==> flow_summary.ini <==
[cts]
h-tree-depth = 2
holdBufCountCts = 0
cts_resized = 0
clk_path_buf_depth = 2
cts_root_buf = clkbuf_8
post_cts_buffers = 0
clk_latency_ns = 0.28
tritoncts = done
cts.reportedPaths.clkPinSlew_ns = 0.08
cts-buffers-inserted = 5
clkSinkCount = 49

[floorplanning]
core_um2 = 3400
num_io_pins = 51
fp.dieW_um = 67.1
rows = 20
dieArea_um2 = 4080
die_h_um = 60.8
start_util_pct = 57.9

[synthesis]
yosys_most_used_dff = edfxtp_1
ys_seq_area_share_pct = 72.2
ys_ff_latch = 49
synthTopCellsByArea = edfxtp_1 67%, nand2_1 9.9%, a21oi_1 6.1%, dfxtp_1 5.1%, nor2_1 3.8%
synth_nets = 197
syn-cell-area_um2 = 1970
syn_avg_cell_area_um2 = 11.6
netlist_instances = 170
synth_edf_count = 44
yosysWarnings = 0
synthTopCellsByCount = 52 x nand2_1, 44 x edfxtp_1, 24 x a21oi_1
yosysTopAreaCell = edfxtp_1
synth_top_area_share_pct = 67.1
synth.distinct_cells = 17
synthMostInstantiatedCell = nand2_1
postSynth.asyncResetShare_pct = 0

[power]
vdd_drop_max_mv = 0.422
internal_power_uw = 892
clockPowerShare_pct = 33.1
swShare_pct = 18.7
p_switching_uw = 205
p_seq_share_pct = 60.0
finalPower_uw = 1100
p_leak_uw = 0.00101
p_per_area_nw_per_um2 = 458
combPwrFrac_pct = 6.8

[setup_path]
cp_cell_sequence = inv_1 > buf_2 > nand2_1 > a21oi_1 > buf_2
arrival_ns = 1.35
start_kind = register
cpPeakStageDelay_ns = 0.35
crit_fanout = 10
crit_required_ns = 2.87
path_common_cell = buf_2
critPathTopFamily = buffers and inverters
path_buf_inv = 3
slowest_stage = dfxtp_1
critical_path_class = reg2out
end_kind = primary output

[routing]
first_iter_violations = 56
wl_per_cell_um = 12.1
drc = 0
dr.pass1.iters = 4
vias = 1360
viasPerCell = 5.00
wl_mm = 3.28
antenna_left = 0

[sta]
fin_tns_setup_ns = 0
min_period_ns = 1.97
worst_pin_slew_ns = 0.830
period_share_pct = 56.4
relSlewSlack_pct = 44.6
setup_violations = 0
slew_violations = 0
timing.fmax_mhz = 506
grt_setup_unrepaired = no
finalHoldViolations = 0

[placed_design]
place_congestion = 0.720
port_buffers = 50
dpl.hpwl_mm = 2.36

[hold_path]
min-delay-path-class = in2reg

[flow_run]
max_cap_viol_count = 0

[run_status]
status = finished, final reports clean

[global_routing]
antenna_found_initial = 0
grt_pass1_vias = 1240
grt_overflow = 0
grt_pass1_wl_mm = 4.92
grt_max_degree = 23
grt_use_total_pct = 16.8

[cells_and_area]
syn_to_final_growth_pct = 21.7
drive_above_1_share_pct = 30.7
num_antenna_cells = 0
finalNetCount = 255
## config.mk

```make
export PLATFORM = sky130hd
export DESIGN_NAME = nr_iter_ctrl
export DESIGN_NICKNAME = d
export VERILOG_FILES = /design/src/rtl/nr_iter_ctrl.sv
export SDC_FILE = /design/constraint.sdc
export NUM_CORES = 1
export LEC_CHECK = 0
export CAP_MARGIN = 15
export CORE_UTILIZATION = 40
export DETAILED_ROUTE_END_ITERATION = 10
export SLEW_MARGIN = 40
export SYNTH_ARGS = -nofsm -noshare
export SYNTH_HDL_FRONTEND = slang
export SYNTH_SLANG_ARGS = --single-unit
```

## constraint.sdc

```tcl
create_clock -name clk -period 4.1 [get_ports clk]
set_input_delay 0.82 -clock clk [delete_from_list [all_inputs] [get_ports clk]]
set_output_delay 0.82 -clock clk [all_outputs]
set_load 0.05 [all_outputs]
```
==> src/rtl/ahb_apb_bridge_mc.sv <==
// ---------------------------------------------------------------------------
// ahb_apb_bridge_mc
//
// Purpose:
//   Single-clock AHB-to-APB bridge. It fans out to up to 16 APB slaves and
//   decodes the slave from a 4-bit index field in HADDR. Each AHB transfer
//   is turned into one APB SETUP/ACCESS pair. An out-of-range slave index,
//   a slave error or an ACCESS-phase timeout all produce the standard
//   two-cycle AHB ERROR response.
//
// Ports:
//   clk, HRESETn      clock (rising edge) and asynchronous active-low reset
//   HSELAHB, HADDR,   AHB address phase: select, address, transfer type,
//   HTRANS, HWRITE    and direction
//   HWDATA            AHB write data, valid in the cycle after the address
//   HRDATA            registered read data returned to the AHB master
//   HREADY, HRESP     AHB ready / error response
//   PADDR, PWDATA,    APB address, write data and direction. These are held
//   PWRITE            stable from SETUP through the end of ACCESS.
//   PSEL, PENABLE     one-hot APB slave select and access-phase strobe
//   PRDATA, PREADY,   per-slave APB read data (slice i), ready and error
//   PSLVERR
// ---------------------------------------------------------------------------
module ahb_apb_bridge_mc #(
  parameter int ADDR_W      = 32,
  parameter int DATA_W      = 32,
  parameter int NUM_SLV     = 4,
  parameter int SEL_LSB     = 12,
  parameter int TIMEOUT_CYC = 16
) (
  input  logic                      clk,
  input  logic                      HRESETn,
  input  logic                      HSELAHB,
  input  logic [ADDR_W-1:0]         HADDR,
  input  logic [1:0]                HTRANS,
  input  logic                      HWRITE,
  input  logic [DATA_W-1:0]         HWDATA,
  output logic [DATA_W-1:0]         HRDATA,
  output logic                      HREADY,
  output logic                      HRESP,
  output logic [ADDR_W-1:0]         PADDR,
  output logic [DATA_W-1:0]         PWDATA,
  output logic                      PWRITE,
  output logic [NUM_SLV-1:0]        PSEL,
  output logic                      PENABLE,
  input  logic [NUM_SLV*DATA_W-1:0] PRDATA,
  input  logic [NUM_SLV-1:0]        PREADY,
  input  logic [NUM_SLV-1:0]        PSLVERR
);

  typedef enum logic [2:0] {
    S_IDLE,
    S_CAPTURE,
    S_SETUP,
    S_ACCESS,
    S_ERR1,
    S_ERR2
  } state_t;

  state_t              state_q, state_d;
  logic [ADDR_W-1:0]   addr_q, addr_d;
  logic                write_q, write_d;
  logic [3:0]          idx_q, idx_d;
  logic [DATA_W-1:0]   pwdata_q, pwdata_d;
  logic [DATA_W-1:0]   hrdata_q, hrdata_d;
  logic [7:0]          cnt_q, cnt_d;

  logic                apb_active;
  logic                xfer_valid;
  logic                idx_bad;
  logic                timeout_hit;
  logic [NUM_SLV-1:0]  psel_vec;
  logic                sel_ready;
  logic                sel_err;
  logic [DATA_W-1:0]   sel_rdata;

  // HREADY is high only in the two states that can take a new address
  // phase. That also makes the "valid transfer" qualifier state-aware.
  assign HREADY     = (state_q == S_IDLE) || (state_q == S_ERR2);
  assign HRESP      = (state_q == S_ERR1) || (state_q == S_ERR2);
  assign apb_active = (state_q == S_SETUP) || (state_q == S_ACCESS);
  assign xfer_valid = HSELAHB && HTRANS[1] && HREADY;

  // The index is compared at 5 bits so that NUM_SLV = 16 still works.
  assign idx_bad     = ({1'b0, idx_q} >= 5'(NUM_SLV));
  // The counter holds the number of stalled ACCESS cycles already seen.
  // The current stalled cycle is the one that may reach the limit.
  assign timeout_hit = (({1'b0, cnt_q} + 9'd1) >= 9'(TIMEOUT_CYC));

  assign PADDR   = addr_q;
  assign PWDATA  = pwdata_q;
  assign PWRITE  = write_q;
  assign PSEL    = psel_vec;
  assign PENABLE = (state_q == S_ACCESS);
  assign HRDATA  = hrdata_q;

  // Slave decode. Only the indexed slave drives PSEL and is listened to.
  // CAPTURE has already rejected out-of-range indices, so at most one bit
  // can match.
  always_comb begin
    psel_vec  = '0;
    sel_ready = 1'b0;
    sel_err   = 1'b0;
    sel_rdata = '0;
    for (int i = 0; i < NUM_SLV; i++) begin
      if (apb_active && (idx_q == 4'(i))) begin
        psel_vec[i] = 1'b1;
        sel_ready   = PREADY[i];
        sel_err     = PSLVERR[i];
        sel_rdata   = PRDATA[i*DATA_W +: DATA_W];
      end
    end
  end

  // Next-state and datapath. The address-phase latch is shared by IDLE and
  // ERR2, so it sits ahead of the case statement.
  always_comb begin
    state_d  = state_q;
    addr_d   = addr_q;
    write_d  = write_q;
    idx_d    = idx_q;
    pwdata_d = pwdata_q;
    hrdata_d = hrdata_q;
    cnt_d    = cnt_q;

    if (xfer_valid) begin
      addr_d  = HADDR;
      write_d = HWRITE;
      idx_d   = HADDR[SEL_LSB +: 4];
    end

    case (state_q)
      S_IDLE: begin
        if (xfer_valid) begin
          state_d = S_CAPTURE;
        end
      end
      S_CAPTURE: begin
        if (write_q) begin
          pwdata_d = HWDATA;
        end
        state_d = idx_bad ? S_ERR1 : S_SETUP;
      end
      S_SETUP: begin
        cnt_d   = '0;
        state_d = S_ACCESS;
      end
      S_ACCESS: begin
        if (sel_ready) begin
          if (sel_err) begin
            state_d = S_ERR1;
          end else begin
            if (!write_q) begin
              hrdata_d = sel_rdata;
            end
            state_d = S_IDLE;
          end
        end else if (timeout_hit) begin
          state_d = S_ERR1;
        end else begin
          cnt_d = cnt_q + 8'd1;
        end
      end
      S_ERR1: begin
        state_d = S_ERR2;
      end
      S_ERR2: begin
        state_d = xfer_valid ? S_CAPTURE : S_IDLE;
      end
      default: begin
        state_d = S_IDLE;
      end
    endcase
  end

  // All state resets asynchronously. PSEL and PENABLE are decoded from
  // state, so they drop the moment HRESETn falls.
  always_ff @(posedge clk or negedge HRESETn) begin
    if (!HRESETn) begin
      state_q  <= S_IDLE;
      addr_q   <= '0;
      write_q  <= 1'b0;
      idx_q    <= '0;
      pwdata_q <= '0;
      hrdata_q <= '0;
      cnt_q    <= '0;
    end else begin
      state_q  <= state_d;
      addr_q   <= addr_d;
      write_q  <= write_d;
      idx_q    <= idx_d;
      pwdata_q <= pwdata_d;
      hrdata_q <= hrdata_d;
      cnt_q    <= cnt_d;
    end
  end

endmodule

==> config.mk <==
export PLATFORM = sky130hd
export DESIGN_NAME = ahb_apb_bridge_mc
export DESIGN_NICKNAME = d
export VERILOG_FILES = /design/src/rtl/ahb_apb_bridge_mc.sv
export SDC_FILE = /design/constraint.sdc
export NUM_CORES = 1
export LEC_CHECK = 0
export ABC_AREA = 1
export CAP_MARGIN = 20
export CORE_ASPECT_RATIO = 1.4
export CORE_MARGIN = 3
export CORE_UTILIZATION = 35
export CTS_CLUSTER_SIZE = 14
export DETAILED_ROUTE_END_ITERATION = 10
export PLACE_DENSITY = 0.78
export SKIP_CTS_REPAIR_TIMING = 1
export SLEW_MARGIN = 10
export SYNTH_ARGS = -nofsm -noshare
export SYNTH_HDL_FRONTEND = slang
export SYNTH_SLANG_ARGS = --single-unit
==> constraint.sdc <==
create_clock -name clk -period 1.6 [get_ports clk]
set_input_delay 0.24 -clock clk [delete_from_list [all_inputs] [get_ports clk]]
set_output_delay 0.24 -clock clk [all_outputs]
set_load 0.05 [all_outputs]
=== After elaboration in Yosys (flattened, before gate mapping) ===
Index checks and enable logic that the tools add are counted.

* Multiplexer cells: 26
* Bitwise operators: 2
* Equal/unequal tests: 12
* Add/sub/neg operators: 2
* Reduce and logical (&&, ||, !) cells: 16
* Order comparisons: 2

{| class="wikitable"
|+ Operators with widths
! operator !! number
|-
| two-way mux 32 bit || 4
|-
| case mux 3 bit (6 select lines) || 1
|-
| two-way mux 8 bit || 2
|-
| case mux 8 bit (2 select lines) || 1
|-
| two-way mux 3 bit || 5
|-
| two-way mux 1 bit || 13
|-
| adder 8 x 1 -> 9 bit, second input constant || 1
|-
| greater-or-equal comparator 9 x 5 -> 1 bit, second input constant || 1
|-
| adder 8 x 1 -> 8 bit, second input constant || 1
|-
| == test 4 x 2 -> 1 bit, second input constant || 2
|-
| == test 3 x 2 -> 1 bit, second input constant || 2
|-
| == test 3 bit, second input constant || 2
|-
| logical AND 1 bit || 6
|-
| inequality test 2 bit, second input constant || 3
|-
| == test 4 x 1 -> 1 bit, second input constant || 1
|-
| greater-or-equal comparator 4 x 3 -> 1 bit, second input constant || 1
|-
| logical NOT 4 bit || 1
|-
| AND reduction 2 bit || 2
|-
| AND reduction 4 bit || 1
|-
| == test 3 x 1 -> 1 bit, second input constant || 1
|-
| logical NOT 3 bit || 1
|-
| logical OR 1 bit || 3
|-
| inequality test 3 x 1 -> 1 bit, second input constant || 1
|-
| AND reduction 3 bit || 1
|-
| other kinds (2) || 3
|}

* Logic and storage cells: 67
* Bits in registers: 112
* Output and inout port bits: 104
* Input port bits: 206

=== Depth between registers and ports, before layout ===
* Depth after elaboration: 10
* Depth in mapped cells: 12
* Gate-level depth less buffers: 11

=== Worst setup path before layout ===
No wires, ideal clock.

* Path type: register to register
* Start: reg PADDR[13] (netlist name)
* End: reg hrdata_q[22], in the netlist HRDATA[22]
* Library setup time: 0.075 ns
* Stages on the path, launching flop included: 6
* Data arrival time: 2.137 ns
* Path buffers: 1
* Required time: 1.525 ns
* Setup slack: -0.612 ns
* Clock period less this slack: 2.212 ns
* Cells stage by stage: dfrtp_1 -> nand2_1 -> nor2_8 -> clkbuf_1 -> a21oi_1 -> o21ai_2

{| class="wikitable"
|+ RTL lines
! what !! RTL line !! text
|-
| end signal: assignment || 193 || <nowiki>hrdata_q <= hrdata_d;</nowiki>
|-
| end: declaration || 65 || <nowiki>logic [DATA_W-1:0] hrdata_q, hrdata_d;</nowiki>
|}

==> results.md <==
- The element type at the critical path end is an output pin.
- Measured in cells, the most critical reg-to-reg path has a length of 10.
- The final reports fail on negative setup slack.
- Across the run, the number of max-cap violations was 0.
- The count of input and output buffers is 308.
- The combinational share of power is 0.574.
- Of the total power, the share spent switching nets is 0.466.
- The total count of hold-check failures in the final report came to 0.
- The flow ran to the end, but the final reports show violations.
- The floorplan step set the die width to 110 um.
- The number of design rule violations left after detail routing is 0.
- The synthesized design contains 108 register bits.
- The die covers 16,800 sq um.
- The post-detailed-placement half-perimeter wirelength is 13.2 mm.
- The path with the worst hold slack has its endpoint at PADDR[10]$_DFFE_PN0P_.
- The maximum fanout count along the critical path is 5.
- The remaining global-route overflow is 0.
- The clock drives 108 sinks.
- The boundary pin count is 310.
- The net count after synthesis is 840.
- The final standard cell utilization of the core is 0.645.
- The pin count of the biggest net entering global routing is 40.
- The sequential group share of total power is 0.280.
- The clock reaches the later pin of the worst-skew pair after 350 ps.
- VDD sags by at most 1.04 mV.
- The worst path arrival time is 1550 ps.
- The average cell area after synthesis is 8.45 sq um.
- The number of nets in the layout is 1,194.
- The number of H-tree levels is 3.
- The reported net switching power is 6920 uW.
- The clock slew at the register clock pins of the worst setup and hold paths is 80 ps.
- The remaining antenna violation count after routing is 0.
- The clock passes through at most 2 buffers.
- The floorplan has 52 rows.
- The beginning of the worst register-to-register path is PADDR[15]$_DFFE_PN0P_.
- Across every metal layer, demand over resource in global routing totals 0.197.
- At the end of routability-driven placement, the weighted congestion stood at 0.820.
- The vertical die dimension is 152 um.
- The number of antenna violations at the first check in global routing is 1.
- The destination of the worst register-to-register timing path is HRDATA[29]$_DFFE_PN0P_.
- Setup total negative slack on the finished layout was measured at -6460 ps.
- The unique cell type count in the Yosys netlist is 30.
- The worst setup margin is -186 ps.
- The worst min-delay path category is in2reg.
- The startpoint of the most critical hold path is HADDR[10].
- Setup repair after global routing could not meet its margin everywhere.
- For this run, the number of Yosys warnings is 0.
- Cell internal power was estimated by the tool at 7930 uW.
- The share of the Yosys chip area taken by registers is 0.505.
- The static leakage is 0.00448 uW.
- Before antenna repair, the detailed router went through 4 iterations.
- In the final routed layout, each cell accounts on average for 15.6 um.
- The clock arrives with 8.06 ps of skew.
- Synthesis handed over a netlist of 633 instances.
- TritonCTS built the clock tree.
- The final critical path time including I/O delays and setup is 1790 ps.
- The number of global-route vias before repair is 5,415.
- The global-route wire length before repair is 27.0 mm.
- The post-route cell area is 9490 sq um.
- The cell area after technology mapping is 5350 sq um.
- The worst setup path is launched from a register.
- The number of violations reported at the end of detailed-routing iteration 0 is 229.
- The proportion of layout cells with a drive suffix above 1 is 0.272.
- The root buffer cell chosen for the clock tree is sky130_fd_sc_hd__clkbuf_16.
- The count of final max-slew check failures is 0.
- The TritonCTS buffer count is 9.
- Headroom to the max-slew limit came out at 0.640.
- For this design the ratio of total power to cell area is 1570 nW/um^2.
- The clock network fraction of design power is 0.146.
- The initial utilization of the core area, before any placement, comes to 0.364.
- In this run, placement finished with an instance count of 1,137.
- Once layout is complete, the cells apart from fillers number 1,182.
- Of the available clock period, the critical path in the final layout requires 1.12.
- The worst-case register-to-register setup slack is -180 ps.
- Once placement finished, the instance area stood at 8750 sq um.
- The worst setup path is of the reg2out kind.
- The setup-violating endpoint count in the final report is 48.
- The worst-margin pin slew is 539 ps.
- The area growth from synthesis to layout is 77.5%.
- At the worst endpoint, the required time is 1360 ps.
- The via total after detailed routing is 5,565.
- After detailed routing, the number of vias per cell comes to 4.71.
- The routed wire length is 18.4 mm.
- Derived from the worst setup path, the maximum achievable clock frequency is 560 MHz.
- The depth of the worst hold-timing path is 3.
- After floorplanning, the core was sized to cover 14,700 sq um.
critical path, stage by stage, from the launching register on:
cell and delay, ps:
sky130_fd_sc_hd__dfrtp_2 420, sky130_fd_sc_hd__buf_4 150, sky130_fd_sc_hd__nor2_4 110, sky130_fd_sc_hd__nand2_4 80, sky130_fd_sc_hd__nor2_8 170, sky130_fd_sc_hd__buf_12 140
sky130_fd_sc_hd__buf_12 130
registers in the layout (all words and copies together) (netlist names):
| signal | count |
|---|---|
| PADDR | 32 |
| cnt_q | 8 |
| PWRITE | 1 |
| PWDATA | 32 |
| state_q | 3 |
| HRDATA | 32 |
per-stage QoR:
step,setup WS [ps],hold slack [ps],power [uW]
2_1_floorplan,-52.2,-55.6,9290
3_3_place_gp,-103,264,12200
3_5_place_dp,-161,267,12400
4_1_cts,-427,-111,14600
5_1_grt,-279,422,15600
6_report,-186,418,14900
kinds of logic after synthesis:
kind of cell	count (synthesis)	share of synthesized area
AOI/OAI and AO/OA	67	0.0782
muxes	32	0.0674
buffers and inverters	62	0.0599
and+or+nand+nor	361	0.283
adders and majority gates	1	0.00234
xor gates and xnor gates	2	0.00328
DFF	108	0.505
how the worst max path moves through the flow:
stage,slack [ps],startpoint,to,depth (start not counted)
5_1_grt,-280,PADDR[14]$_DFFE_PN0P_,HRDATA[29]$_DFFE_PN0P_,10
6_report,-190,PADDR[15]$_DFFE_PN0P_,PSEL[3],6
3_5_place_dp,-160,cnt_q[0]$_DFFE_PN0P_,cnt_q[1]$_DFFE_PN0P_,11
3_3_place_gp,-100,cnt_q[0]$_DFFE_PN0P_,cnt_q[1]$_DFFE_PN0P_,11
2_1_floorplan,-50,PADDR[14]$_DFFE_PN0P_,HRDATA[0]$_DFFE_PN0P_,9
4_1_cts,-430,PADDR[15]$_DFFE_PN0P_,PSEL[3],6
cell usage in the layout (no fill, tap or decap), drive strengths merged, types with 2 or more instances in the layout:
cell type | synthesis | final
nor2 | 39 | 39
xor2 | 2 | 2
clkdlybuf4s50 | 0 | 203
a21oi | 27 | 27
o21ai | 38 | 38
nand2 | 265 | 265
nand3 | 51 | 51
dfrtp | 108 | 108
buf | 22 | 159
inv | 35 | 37
mux2 | 32 | 32
clkbuf | 5 | 17
nand4 | 5 | 5
clkinv | 0 | 3
layout make-up:
cell class              instances  area, sq um
diodes                          1         2.50
multi-input cells             463         2410
fillers                      1233         5220
clock inverters                 6         58.8
clock buffers                  10          229
repair buffers                370         3700
flip-flops and latches        108         2710
well taps                     189          236
inverters                      35          139
synth_stat cells:
master,n,share of area
sky130_fd_sc_hd__nand3_4,1,0.0033
sky130_fd_sc_hd__inv_2,1,0.00070
sky130_fd_sc_hd__nand2_1,261,0.18
sky130_fd_sc_hd__mux2_2,32,0.067
sky130_fd_sc_hd__o211ai_1,1,0.0014
sky130_fd_sc_hd__o21ai_2,20,0.033
sky130_fd_sc_hd__nor2_1,33,0.023
sky130_fd_sc_hd__nor3_1,1,0.00094
sky130_fd_sc_hd__xor2_1,2,0.0033
sky130_fd_sc_hd__dfrtp_1,108,0.51
sky130_fd_sc_hd__inv_4,1,0.0012
sky130_fd_sc_hd__buf_4,6,0.0084
sky130_fd_sc_hd__nand4_1,4,0.0047
sky130_fd_sc_hd__ha_1,1,0.0023
sky130_fd_sc_hd__a32o_1,1,0.0019
sky130_fd_sc_hd__o21ai_1,9,0.0084
sky130_fd_sc_hd__nor2_2,2,0.0023
sky130_fd_sc_hd__o21ai_0,9,0.0084
sky130_fd_sc_hd__clkbuf_1,5,0.0035
sky130_fd_sc_hd__nand4_2,1,0.0023
sky130_fd_sc_hd__nand2_4,2,0.0042
sky130_fd_sc_hd__nand3_1,50,0.047
sky130_fd_sc_hd__buf_6,6,0.013
sky130_fd_sc_hd__nor2_4,3,0.0063
sky130_fd_sc_hd__buf_2,10,0.0094
sky130_fd_sc_hd__nor2_8,1,0.0037
sky130_fd_sc_hd__inv_6,1,0.0016
sky130_fd_sc_hd__nand2_2,2,0.0023
sky130_fd_sc_hd__inv_1,32,0.022
sky130_fd_sc_hd__a21oi_1,27,0.025
metal layers:
metal,part of all wire,vias up,global-route usage
met5,0,-,0
met4,0.031,0,0.0763
met3,0.066,39,0.0552
met2,0.52,250,0.347
met1,0.38,2538,0.227
li1,-,2738,-
power by group through the flow:
stage / Combinational, uW / Clock [uW] / Sequential, uW
2_1_floorplan: 2100 / 0 / 7190
3_3_place_gp: 8060 / 0 / 4140
3_5_place_dp: 8170 / 0 / 4200
4_1_cts: 8180 / 2230 / 4150
5_1_grt: 9010 / 2340 / 4290
6_report: 8520 / 2170 / 4160
Power figures use the tool's default switching activity.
+++
## EXERCISE
From the listing above, the lines starting with the one that has "yosys_most_used_dff = edfxtp_1" and running through the one that has "synth_edf_count = 44" should be copied exactly, ends included.

## COMPLETED TASK
yosys_most_used_dff = edfxtp_1
ys_seq_area_share_pct = 72.2
ys_ff_latch = 49
synthTopCellsByArea = edfxtp_1 67%, nand2_1 9.9%, a21oi_1 6.1%, dfxtp_1 5.1%, nor2_1 3.8%
synth_nets = 197
syn-cell-area_um2 = 1970
syn_avg_cell_area_um2 = 11.6
netlist_instances = 170
synth_edf_count = 44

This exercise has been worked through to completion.